** TASK **
Reproduce the entries below character for character.

** DATA FOR REVIEW **
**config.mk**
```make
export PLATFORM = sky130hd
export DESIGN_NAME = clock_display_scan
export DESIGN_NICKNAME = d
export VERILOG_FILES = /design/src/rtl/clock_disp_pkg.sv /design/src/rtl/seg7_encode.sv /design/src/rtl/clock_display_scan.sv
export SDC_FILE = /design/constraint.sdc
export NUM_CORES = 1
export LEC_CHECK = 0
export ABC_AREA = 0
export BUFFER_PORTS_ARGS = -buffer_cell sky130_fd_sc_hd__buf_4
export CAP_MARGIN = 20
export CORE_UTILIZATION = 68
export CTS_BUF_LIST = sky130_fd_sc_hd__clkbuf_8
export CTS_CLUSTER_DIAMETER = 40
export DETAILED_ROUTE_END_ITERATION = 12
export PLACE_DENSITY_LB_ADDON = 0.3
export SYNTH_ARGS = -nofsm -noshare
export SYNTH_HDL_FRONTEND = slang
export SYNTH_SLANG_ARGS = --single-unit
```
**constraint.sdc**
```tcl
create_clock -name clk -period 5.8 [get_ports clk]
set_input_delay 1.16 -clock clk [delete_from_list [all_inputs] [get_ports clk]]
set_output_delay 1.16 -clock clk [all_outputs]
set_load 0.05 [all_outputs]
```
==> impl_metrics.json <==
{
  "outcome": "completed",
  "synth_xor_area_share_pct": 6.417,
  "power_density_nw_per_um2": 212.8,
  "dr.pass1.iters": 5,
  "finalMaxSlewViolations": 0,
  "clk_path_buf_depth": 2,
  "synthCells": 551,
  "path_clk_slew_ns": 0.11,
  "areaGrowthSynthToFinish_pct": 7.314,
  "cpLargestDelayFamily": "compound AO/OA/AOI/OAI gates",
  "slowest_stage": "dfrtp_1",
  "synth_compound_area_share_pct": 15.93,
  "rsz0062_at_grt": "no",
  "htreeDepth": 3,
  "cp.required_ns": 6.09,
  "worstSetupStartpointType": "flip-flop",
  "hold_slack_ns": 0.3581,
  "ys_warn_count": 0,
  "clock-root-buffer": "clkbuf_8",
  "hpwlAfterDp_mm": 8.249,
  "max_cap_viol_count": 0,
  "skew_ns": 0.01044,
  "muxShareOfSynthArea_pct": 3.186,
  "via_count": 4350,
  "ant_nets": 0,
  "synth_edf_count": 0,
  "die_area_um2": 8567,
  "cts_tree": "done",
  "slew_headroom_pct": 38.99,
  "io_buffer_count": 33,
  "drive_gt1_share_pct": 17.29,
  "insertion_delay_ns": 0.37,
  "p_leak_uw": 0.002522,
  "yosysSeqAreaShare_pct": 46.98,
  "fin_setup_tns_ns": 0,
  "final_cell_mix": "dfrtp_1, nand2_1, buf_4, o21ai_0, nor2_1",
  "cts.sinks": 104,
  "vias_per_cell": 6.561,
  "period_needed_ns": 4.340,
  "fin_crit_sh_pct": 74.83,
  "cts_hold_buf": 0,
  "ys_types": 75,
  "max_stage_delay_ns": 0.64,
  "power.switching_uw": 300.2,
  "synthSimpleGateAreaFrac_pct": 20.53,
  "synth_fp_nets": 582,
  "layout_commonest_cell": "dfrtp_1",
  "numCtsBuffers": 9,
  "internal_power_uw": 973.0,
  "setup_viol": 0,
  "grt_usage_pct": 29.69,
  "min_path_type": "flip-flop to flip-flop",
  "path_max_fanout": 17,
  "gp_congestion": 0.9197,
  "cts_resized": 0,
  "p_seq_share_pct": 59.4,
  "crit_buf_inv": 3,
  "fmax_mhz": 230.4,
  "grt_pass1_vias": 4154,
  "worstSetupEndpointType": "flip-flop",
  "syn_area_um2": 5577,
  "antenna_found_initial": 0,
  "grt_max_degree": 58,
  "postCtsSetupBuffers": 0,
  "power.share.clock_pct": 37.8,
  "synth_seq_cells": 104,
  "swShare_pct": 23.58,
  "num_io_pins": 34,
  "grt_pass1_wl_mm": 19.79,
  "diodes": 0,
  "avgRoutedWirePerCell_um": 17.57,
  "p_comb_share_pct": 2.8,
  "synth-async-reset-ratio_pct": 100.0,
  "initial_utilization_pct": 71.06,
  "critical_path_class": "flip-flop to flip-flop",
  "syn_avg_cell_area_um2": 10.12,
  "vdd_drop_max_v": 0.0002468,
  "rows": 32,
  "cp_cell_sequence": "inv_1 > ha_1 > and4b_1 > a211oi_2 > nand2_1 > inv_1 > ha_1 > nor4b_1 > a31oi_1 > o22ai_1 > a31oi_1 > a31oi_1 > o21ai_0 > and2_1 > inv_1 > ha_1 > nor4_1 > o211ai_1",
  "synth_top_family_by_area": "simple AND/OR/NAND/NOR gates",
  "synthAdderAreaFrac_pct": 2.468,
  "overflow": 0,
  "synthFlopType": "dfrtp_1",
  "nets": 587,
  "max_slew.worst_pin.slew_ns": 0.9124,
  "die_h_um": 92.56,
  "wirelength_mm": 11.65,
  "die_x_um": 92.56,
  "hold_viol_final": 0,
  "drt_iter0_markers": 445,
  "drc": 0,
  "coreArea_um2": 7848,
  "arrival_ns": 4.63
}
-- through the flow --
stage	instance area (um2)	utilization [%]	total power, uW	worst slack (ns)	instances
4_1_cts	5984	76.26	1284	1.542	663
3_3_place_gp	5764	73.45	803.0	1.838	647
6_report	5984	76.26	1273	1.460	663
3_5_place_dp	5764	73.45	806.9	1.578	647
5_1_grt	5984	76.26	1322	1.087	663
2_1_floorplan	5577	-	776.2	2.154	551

** TASK RESULT **
**config.mk**
```make
export PLATFORM = sky130hd
export DESIGN_NAME = clock_display_scan
export DESIGN_NICKNAME = d
export VERILOG_FILES = /design/src/rtl/clock_disp_pkg.sv /design/src/rtl/seg7_encode.sv /design/src/rtl/clock_display_scan.sv
export SDC_FILE = /design/constraint.sdc
export NUM_CORES = 1
export LEC_CHECK = 0
export ABC_AREA = 0
export BUFFER_PORTS_ARGS = -buffer_cell sky130_fd_sc_hd__buf_4
export CAP_MARGIN = 20
export CORE_UTILIZATION = 68
export CTS_BUF_LIST = sky130_fd_sc_hd__clkbuf_8
export CTS_CLUSTER_DIAMETER = 40
export DETAILED_ROUTE_END_ITERATION = 12
export PLACE_DENSITY_LB_ADDON = 0.3
export SYNTH_ARGS = -nofsm -noshare
export SYNTH_HDL_FRONTEND = slang
export SYNTH_SLANG_ARGS = --single-unit
```
**constraint.sdc**
```tcl
create_clock -name clk -period 5.8 [get_ports clk]
set_input_delay 1.16 -clock clk [delete_from_list [all_inputs] [get_ports clk]]
set_output_delay 1.16 -clock clk [all_outputs]
set_load 0.05 [all_outputs]
```
==> impl_metrics.json <==
{
  "outcome": "completed",
  "synth_xor_area_share_pct": 6.417,
  "power_density_nw_per_um2": 212.8,
  "dr.pass1.iters": 5,
  "finalMaxSlewViolations": 0,
  "clk_path_buf_depth": 2,
  "synthCells": 551,
  "path_clk_slew_ns": 0.11,
  "areaGrowthSynthToFinish_pct": 7.314,
  "cpLargestDelayFamily": "compound AO/OA/AOI/OAI gates",
  "slowest_stage": "dfrtp_1",
  "synth_compound_area_share_pct": 15.93,
  "rsz0062_at_grt": "no",
  "htreeDepth": 3,
  "cp.required_ns": 6.09,
  "worstSetupStartpointType": "flip-flop",
  "hold_slack_ns": 0.3581,
  "ys_warn_count": 0,
  "clock-root-buffer": "clkbuf_8",
  "hpwlAfterDp_mm": 8.249,
  "max_cap_viol_count": 0,
  "skew_ns": 0.01044,
  "muxShareOfSynthArea_pct": 3.186,
  "via_count": 4350,
  "ant_nets": 0,
  "synth_edf_count": 0,
  "die_area_um2": 8567,
  "cts_tree": "done",
  "slew_headroom_pct": 38.99,
  "io_buffer_count": 33,
  "drive_gt1_share_pct": 17.29,
  "insertion_delay_ns": 0.37,
  "p_leak_uw": 0.002522,
  "yosysSeqAreaShare_pct": 46.98,
  "fin_setup_tns_ns": 0,
  "final_cell_mix": "dfrtp_1, nand2_1, buf_4, o21ai_0, nor2_1",
  "cts.sinks": 104,
  "vias_per_cell": 6.561,
  "period_needed_ns": 4.340,
  "fin_crit_sh_pct": 74.83,
  "cts_hold_buf": 0,
  "ys_types": 75,
  "max_stage_delay_ns": 0.64,
  "power.switching_uw": 300.2,
  "synthSimpleGateAreaFrac_pct": 20.53,
  "synth_fp_nets": 582,
  "layout_commonest_cell": "dfrtp_1",
  "numCtsBuffers": 9,
  "internal_power_uw": 973.0,
  "setup_viol": 0,
  "grt_usage_pct": 29.69,
  "min_path_type": "flip-flop to flip-flop",
  "path_max_fanout": 17,
  "gp_congestion": 0.9197,
  "cts_resized": 0,
  "p_seq_share_pct": 59.4,
  "crit_buf_inv": 3,
  "fmax_mhz": 230.4,
  "grt_pass1_vias": 4154,
  "worstSetupEndpointType": "flip-flop",
  "syn_area_um2": 5577,
  "antenna_found_initial": 0,
  "grt_max_degree": 58,
  "postCtsSetupBuffers": 0,
  "power.share.clock_pct": 37.8,
  "synth_seq_cells": 104,
  "swShare_pct": 23.58,
  "num_io_pins": 34,
  "grt_pass1_wl_mm": 19.79,
  "diodes": 0,
  "avgRoutedWirePerCell_um": 17.57,
  "p_comb_share_pct": 2.8,
  "synth-async-reset-ratio_pct": 100.0,
  "initial_utilization_pct": 71.06,
  "critical_path_class": "flip-flop to flip-flop",
  "syn_avg_cell_area_um2": 10.12,
  "vdd_drop_max_v": 0.0002468,
  "rows": 32,
  "cp_cell_sequence": "inv_1 > ha_1 > and4b_1 > a211oi_2 > nand2_1 > inv_1 > ha_1 > nor4b_1 > a31oi_1 > o22ai_1 > a31oi_1 > a31oi_1 > o21ai_0 > and2_1 > inv_1 > ha_1 > nor4_1 > o211ai_1",
  "synth_top_family_by_area": "simple AND/OR/NAND/NOR gates",
  "synthAdderAreaFrac_pct": 2.468,
  "overflow": 0,
  "synthFlopType": "dfrtp_1",
  "nets": 587,
  "max_slew.worst_pin.slew_ns": 0.9124,
  "die_h_um": 92.56,
  "wirelength_mm": 11.65,
  "die_x_um": 92.56,
  "hold_viol_final": 0,
  "drt_iter0_markers": 445,
  "drc": 0,
  "coreArea_um2": 7848,
  "arrival_ns": 4.63
}
-- through the flow --
stage	instance area (um2)	utilization [%]	total power, uW	worst slack (ns)	instances
4_1_cts	5984	76.26	1284	1.542	663
3_3_place_gp	5764	73.45	803.0	1.838	647
6_report	5984	76.26	1273	1.460	663
3_5_place_dp	5764	73.45	806.9	1.578	647
5_1_grt	5984	76.26	1322	1.087	663
2_1_floorplan	5577	-	776.2	2.154	551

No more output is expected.